5. Enable full-disk encryption: Modern Android devices encrypt data by default, but verify this setting is enabled.

For High-Risk Users

If your threat model includes sophisticated adversaries with access to commercial forensic tools, consider:

1. GrapheneOS installation: Despite the learning curve and compatibility issues, it provides demonstrated protection against current forensic tools.
2. Compartmentalization: Use separate devices for different purposes. Keep sensitive communications on a hardened device that doesn't contain other personal data.
3. Minimal data retention: Don't store information on your phone that you don't need. Delete old messages, clear browsing history, and remove unnecessary files regularly.
4. Encrypted messaging: Use Signal or other end-to-end encrypted messaging apps. Enable disappearing messages for sensitive conversations.
5. Regular security reviews: Periodically audit your device for unexpected apps, unusual permissions, or suspicious behavior.

The Takeaway

This leak confirms what security researchers have long suspected: commercial forensic tools can access data from most consumer devices, but privacy-focused operating systems like GrapheneOS provide meaningful additional protection.

The forensics industry will continue developing new capabilities. Device manufacturers and security-focused projects will continue improving protections.

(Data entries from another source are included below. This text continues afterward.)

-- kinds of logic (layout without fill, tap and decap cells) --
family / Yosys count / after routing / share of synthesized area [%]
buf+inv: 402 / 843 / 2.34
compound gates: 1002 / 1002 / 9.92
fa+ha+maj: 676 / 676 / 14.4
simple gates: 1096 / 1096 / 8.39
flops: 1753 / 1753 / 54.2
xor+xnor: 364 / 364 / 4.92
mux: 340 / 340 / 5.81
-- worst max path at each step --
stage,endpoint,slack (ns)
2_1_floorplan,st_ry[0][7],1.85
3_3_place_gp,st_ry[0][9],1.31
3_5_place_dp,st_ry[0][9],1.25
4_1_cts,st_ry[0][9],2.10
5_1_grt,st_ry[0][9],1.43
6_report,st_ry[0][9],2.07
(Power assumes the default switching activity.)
==> src/rgb_to_spectrum_smits_macros.svh <==
// ----------------------------------------------------------------------------
// RGB to spectrum assertion macros
// Shared concurrent assertion forms, clocked on clk, gated by rst_n.
// ----------------------------------------------------------------------------
`ifndef RGB_TO_SPECTRUM_SMITS_MACROS_SVH
`define RGB_TO_SPECTRUM_SMITS_MACROS_SVH

// Same-cycle implication
`define RTS_ASSERT_SAME(label, ante, cons) \
    label: assert property (@(posedge clk) disable iff (!rst_n) (ante) |-> (cons)) \
        else $error("rts: same-cycle check failed");

// Next-cycle implication
`define RTS_ASSERT_NEXT(label, ante, cons) \
    label: assert property (@(posedge clk) disable iff (!rst_n) (ante) |=> (cons)) \
        else $error("rts: next-cycle check failed");

`endif

==> src/rts_pkg.sv <==
// ----------------------------------------------------------------------------
// rts_pkg
// Types, constants and address helpers for the RGB to spectrum converter.
// ----------------------------------------------------------------------------
package rts_pkg;

    localparam int NUM_SAMPLES = 64;

    localparam int IDX_W   = 6;
    localparam int CHAN_W  = 16;
    localparam int BASIS_W = 16;
    localparam int VALUE_W = 24;

    localparam int NUM_COLOR_BASES = 3;
    localparam int WHITE_DEPTH = 2 * NUM_SAMPLES;
    localparam int COLOR_DEPTH = 2 * NUM_COLOR_BASES * NUM_SAMPLES;
    localparam int WHITE_AW = (WHITE_DEPTH > 1) ? $clog2(WHITE_DEPTH) : 1;
    localparam int COLOR_AW = $clog2(COLOR_DEPTH);

    localparam logic [IDX_W-1:0] LAST_IDX = IDX_W'(NUM_SAMPLES - 1);

    // Item modes
    localparam logic MODE_CONVERT = 1'b0;
    localparam logic MODE_LOAD    = 1'b1;

    // Basis codes as carried by basis_select
    localparam logic [2:0] BASIS_WHITE   = 3'd0;
    localparam logic [2:0] BASIS_CYAN    = 3'd1;
    localparam logic [2:0] BASIS_MAGENTA = 3'd2;
    localparam logic [2:0] BASIS_YELLOW  = 3'd3;
    localparam logic [2:0] BASIS_RED     = 3'd4;
    localparam logic [2:0] BASIS_GREEN   = 3'd5;
    localparam logic [2:0] BASIS_BLUE    = 3'd6;

    // Local codes inside the secondary and primary stores
    localparam logic [1:0] SEC_CYAN    = 2'd0;
    localparam logic [1:0] SEC_MAGENTA = 2'd1;
    localparam logic [1:0] SEC_YELLOW  = 2'd2;
    localparam logic [1:0] PRI_RED     = 2'd0;
    localparam logic [1:0] PRI_GREEN   = 2'd1;
    localparam logic [1:0] PRI_BLUE    = 2'd2;

    // Datapath widths
    localparam int PROD_W  = CHAN_W + 1 + BASIS_W;  // unsigned weight x signed basis
    localparam int SUM_W   = PROD_W + 2;
    localparam int SHIFT   = 10;
    localparam int ROUND_W = SUM_W - SHIFT;

    typedef struct packed {
        logic                      mode;
        logic                      spectrum_kind;
        logic [CHAN_W-1:0]         red_in;
        logic [CHAN_W-1:0]         green_in;
        logic [CHAN_W-1:0]         blue_in;
        logic [2:0]                basis_select;
        logic [IDX_W-1:0]          load_index;
        logic signed [BASIS_W-1:0] load_value;
    } rts_item_t;

    typedef struct packed {
        logic [IDX_W-1:0]          sample_index;
        logic signed [VALUE_W-1:0] sample_value;
        logic                      last_sample;
    } rts_result_t;

    // Tag that travels with each sample through the pipeline
    typedef struct packed {
        logic             valid;
        logic [IDX_W-1:0] sample_index;
        logic             last_sample;
    } rts_tag_t;

    typedef struct packed {
        logic [CHAN_W-1:0]         w_white;
        logic [CHAN_W-1:0]         w_sec;
        logic [CHAN_W-1:0]         w_pri;
        logic signed [BASIS_W-1:0] b_white;
        logic signed [BASIS_W-1:0] b_sec;
        logic signed [BASIS_W-1:0] b_pri;
    } rts_operands_t;

    function automatic logic [WHITE_AW-1:0] white_addr(input logic kind,
                                                       input logic [IDX_W-1:0] idx);
        int a;
        a = int'(kind) * NUM_SAMPLES + int'(idx);
        return WHITE_AW'(a);
    endfunction

    function automatic logic [COLOR_AW-1:0] color_addr(input logic kind,
                                                       input logic [1:0] sel,
                                                       input logic [IDX_W-1:0] idx);
        int a;
        a = (int'(kind) * NUM_COLOR_BASES + int'(sel)) * NUM_SAMPLES + int'(idx);
        return COLOR_AW'(a);
    endfunction

endpackage

==> src/rts_datapath.sv <==
// ----------------------------------------------------------------------------
// rts_datapath
// Multiply, sum with rounding, and saturate, ending in the output register.
// ----------------------------------------------------------------------------
module rts_datapath
    import rts_pkg::*;
(
    input  logic          clk,
    input  logic          rst_n,
    input  rts_tag_t      tag,
    input  rts_operands_t ops,
    output logic          advance,
    output logic          result_valid,
    input  logic          result_ready,
    output rts_result_t   result
);

    rts_tag_t                 tag_mul_reg;
    logic signed [PROD_W-1:0] p_white_reg, p_sec_reg, p_pri_reg;
    logic signed [PROD_W-1:0] p_white_next, p_sec_next, p_pri_next;

    rts_tag_t                  tag_sum_reg;
    logic signed [ROUND_W-1:0] rnd_reg;
    logic signed [ROUND_W-1:0] rnd_next;
    logic signed [SUM_W-1:0]   sum;

    rts_result_t out_reg;
    rts_result_t out_next;
    logic        out_valid_reg;

    localparam logic signed [ROUND_W-1:0] SAT_MAX = ROUND_W'((1 << (VALUE_W - 1)) - 1);
    localparam logic signed [ROUND_W-1:0] SAT_MIN = -ROUND_W'(1 << (VALUE_W - 1));

    assign advance = !out_valid_reg || result_ready;

    always_comb
    begin
        p_white_next = PROD_W'($signed({1'b0, ops.w_white})) * PROD_W'(ops.b_white);
        p_sec_next   = PROD_W'($signed({1'b0, ops.w_sec})) * PROD_W'(ops.b_sec);
        p_pri_next   = PROD_W'($signed({1'b0, ops.w_pri})) * PROD_W'(ops.b_pri);
    end

    // round half up to 16 fraction bits: floor((sum + 2^9) / 2^10)
    always_comb
    begin
        sum      = SUM_W'(p_white_reg) + SUM_W'(p_sec_reg) + SUM_W'(p_pri_reg)
                 + SUM_W'(1 << (SHIFT - 1));
        rnd_next = ROUND_W'(sum >>> SHIFT);
    end

    always_comb
    begin
        out_next.sample_index = tag_sum_reg.sample_index;
        out_next.last_sample  = tag_sum_reg.last_sample;
        if (rnd_reg > SAT_MAX)
            out_next.sample_value = VALUE_W'(SAT_MAX);
        else if (rnd_reg < SAT_MIN)
            out_next.sample_value = VALUE_W'(SAT_MIN);
        else
            out_next.sample_value = VALUE_W'(rnd_reg);
    end

    always_ff @(posedge clk or negedge rst_n)
    begin
        if (!rst_n)
        begin
            tag_mul_reg   <= '0;
            tag_sum_reg   <= '0;
            out_valid_reg <= 1'b0;
        end
        else if (advance)
        begin
            tag_mul_reg   <= tag;
            tag_sum_reg   <= tag_mul_reg;
            out_valid_reg <= tag_sum_reg.valid;
        end
    end

    always_ff @(posedge clk)
    begin
        if (advance)
        begin
            p_white_reg <= p_white_next;
            p_sec_reg   <= p_sec_next;
            p_pri_reg   <= p_pri_next;
            rnd_reg     <= rnd_next;
            out_reg     <= out_next;
        end
    end

    assign result_valid = out_valid_reg;
    assign result       = out_reg;

endmodule

==> config.mk <==
export PLATFORM = sky130hd
export DESIGN_NAME = rts_datapath
export DESIGN_NICKNAME = d
export VERILOG_FILES = /design/src/rgb_to_spectrum_smits_macros.svh /design/src/rts_pkg.sv /design/src/rts_datapath.sv
export SDC_FILE = /design/constraint.sdc
export NUM_CORES = 2
export LEC_CHECK = 0
export ABC_AREA = 0
export CAP_MARGIN = 30
export CORE_MARGIN = 8
export CORE_UTILIZATION = 60
export DETAILED_ROUTE_END_ITERATION = 16
export DONT_BUFFER_PORTS = 1
export GPL_ROUTABILITY_DRIVEN = 0
export PLACE_DENSITY = 0.84
export SYNTH_ARGS = -nofsm -noshare
export SYNTH_HDL_FRONTEND = slang
export SYNTH_SLANG_ARGS = --single-unit
==> constraint.sdc <==
create_clock -name clk -period 6.9 [get_ports clk]
set_input_delay 0.69 -clock clk [delete_from_list [all_inputs] [get_ports clk]]
set_output_delay 0.69 -clock clk [all_outputs]
set_load 0.005 [all_outputs]
==> results_dict.tcl <==
set metrics [dict create \
    worst-path-buf-inv 4 \
    grt_util_all_layers_pct 23.8 \
    clock_latency_ps 430 \
    cts_tree "done" \
    slew_viol_final 0 \
    placed_cells 4170 \
    vias_per_cell 5.63 \
    port_buffers 0 \
    grt_pass1_vias 25400 \
    synth_cell_types 69 \
    nNetsFinal 4585 \
    final_cell_mix "inv_1, fa_1, nand2_1" \
    synth-simple-area-share_pct 14.4 \
    cts_buffers 17 \
    worstPathArrival_ps 6250 \
    hpwlAfterDp_um 60700 \
    final_common_cell "inv_1" \
    synth_top_family_by_area "adder cells" \
    ant_nets 0 \
    wirelength_um 74600 \
    pin_count 140 \
    die_w_um 255 \
    drt_iter0_drc 1643 \
    wl_per_cell_um 17.7 \
    finalClockSkew_ps 18.2 \
    die-height_um 255 \
    finalHoldViolCount 0 \
    cp.required_ps 7090 \
    critical-path-slowest-cell "fa_1" \
    stdcell_count 4203 \
    insertedDiodeCount 0 \
    root_buffer "clkbuf_16" \
    syn_to_final_growth_pct 3.31 \
    rsz0062_at_grt "false" \
    fp.coreArea_um2 56300 \
    grt_max_degree 74 \
    hold_class "in -> reg" \
    slew_headroom_pct 39.3 \
    yosys.area.top_type_share_pct 36.0 \
    die_area_um2 64800 \
    worstPathMaxFanout 16 \
    max_freq_mhz 165 \
    max_stage_delay_ps 530 \
    cts_max_level 4 \
    layout-drive-gt1-share_pct 1.97 \
    yosys.area.top_type "fa_1" \
    synth-main-ff-cell "edfxtp_1" \
    period_minus_slack_ps 6070 \
    post-route-drc-count 0 \
    cp-start-kind "primary input" \
    syn_inst 3523 \
    cts_num_sinks 172 \
    drt_first_pass_iters 6 \
    setup_violations 0 \
    async_flop_share_pct 9.88 \
    maxCapViolations 0 \
    synthAdderAreaFrac_pct 51.8 \
    grt_pass1_wl_um 125000 \
    placementRows 87 \
    grt-ovfl-total 0 \
    cp-end-kind "register" \
    synthTopCellsByArea "fa_1, ha_1, edfxtp_1" \
    crit_chain "and2_1 -> fa_1 -> inv_1 -> fa_1 -> inv_1 -> fa_1 -> fa_1 -> fa_1 -> inv_1 -> fa_1 -> inv_1 -> ha_1 -> a21o_1 -> a21o_1 -> a21oi_1 -> o21ai_1 -> a2111oi_4 -> o31ai_2 -> a221o_1 -> a21oi_2 -> xnor2_1" \
    yosys_warnings 0 \
    synth_xor_area_share_pct 2.77 \
    synth_area_per_cell_um2 9.69 \
    clk_pin_slew_ps 70 \
    clockBufferDepth 2 \
    crit_type "in -> reg" \
    fin_tns_setup_ps 0 \
    synth.area.mux_share_pct 0.557 \
    status "complete, no violations" \
    ys_ff_latch 172 \
    crit_top_cell "fa_1" \
    ys_seq_area_share_pct 14.9 \
    start_util_pct 60.7 \
    synth_edf_count 155 \
    netlist_area_um2 34100 \
    synth_compound_area_share_pct 6.10 \
    worst_pin_slew_ps 911 \
    synth_nets 4674 \
    period_share_pct 87.9 \
    cp_top_family "adder cells" \
    antenna_found_initial 0 \
    via_count 23600 \
]
-- per-layer routing --
layer	vias to the layer above	routed length [µm]	global-route usage, %
met4	0	2910	8.51
met2	929	36300	40.6
li1	10700	-	-
met1	11800	29800	30.6
met5	-	0	0
met3	223	5540	4.03
-- synth_stat cells (5+ instances only) --
cell / n
nand2b_1: 35
mux2_2: 16
fa_1: 614
xor2_1: 31
nor2_1: 97
nand2_1: 443
clkbuf_1: 109
o21ai_1: 20
and3_1: 13
nor3_1: 6
o21a_1: 9
o211ai_1: 5
a21oi_1: 85
nand3_1: 12
o21bai_1: 12
o31ai_1: 5
ha_1: 430
a31oi_1: 15
inv_1: 750
nor2b_1: 9
a211oi_1: 9
a21o_1: 62
o21ai_0: 48
dfrtp_1: 17
nand4_1: 13
edfxtp_1: 155
and2_1: 356
xnor2_1: 77
-- what timing repair did --
item	4_1_cts	5_1_grt
hold buffers	1	0
endpoints found under the hold margin	17	0
buffers inserted	0	0
resized for setup	0	0
-- cells by family (layout without fill, tap and decap cells) --
kind of cell,Yosys count,in the layout
buffers and inverters,867,791
adders and majority gates,1044,1044
xor gates and xnor gates,108,108
DFF,172,172
muxes,17,17
AOI/OAI and AO/OA,314,314
and+or+nand+nor,1001,1001
-- worst paths after layout --
path                              start  cells after the start             end  slack [ps]
setup reg to reg           p_pri_reg[8]                     12     rnd_reg[18]        3120
max in group asynchronous         rst_n                      1  tag_mul_reg[6]        5650
hold reg to reg            out_next[25]                      0      result[25]         450
min in group asynchronous         rst_n                      1    out_next[29]         780
setup / recovery                 ops[4]                     21   p_pri_reg[31]         830
hold / removal                   tag[5]                      1  tag_mul_reg[5]         420
-- per-stage QoR --
step	instance area [µm²]	hold slack, ps	util, %	setup slack (ps)
after detailed placement	34700	395	61.7	370
after CTS	35300	403	62.7	845
after global routing	35300	398	62.7	582
after global placement	34700	395	61.7	543
after floorplan	34100	394	-	478
final	35300	416	62.7	831
-- cell type report --
| cell class | instances | area (µm²) |
|---|---|---|
| Clock inverter | 12 | 101 |
| Multi-Input combinational cell | 2484 | 25800 |
| Clock buffer | 20 | 457 |
| Fill cell | 4366 | 21000 |
| Sequential cell | 172 | 5080 |
| Inverter | 752 | 2820 |
| Timing Repair Buffer | 7 | 55.1 |
| Tap cell | 756 | 946 |
Power is left out: the tool's default activity adds up to more than one toggle a clock period on the data nets, which glitch-free logic cannot reach.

Users caught between these forces should understand the risks their devices face and make informed decisions about their security posture.

For most people, standard device security—strong passwords, regular updates, encrypted messaging—provides adequate protection. For those facing sophisticated threats, custom operating systems like GrapheneOS offer demonstrated advantages against commercial forensic tools. This leak provides rare confirmation of that protection's real-world effectiveness.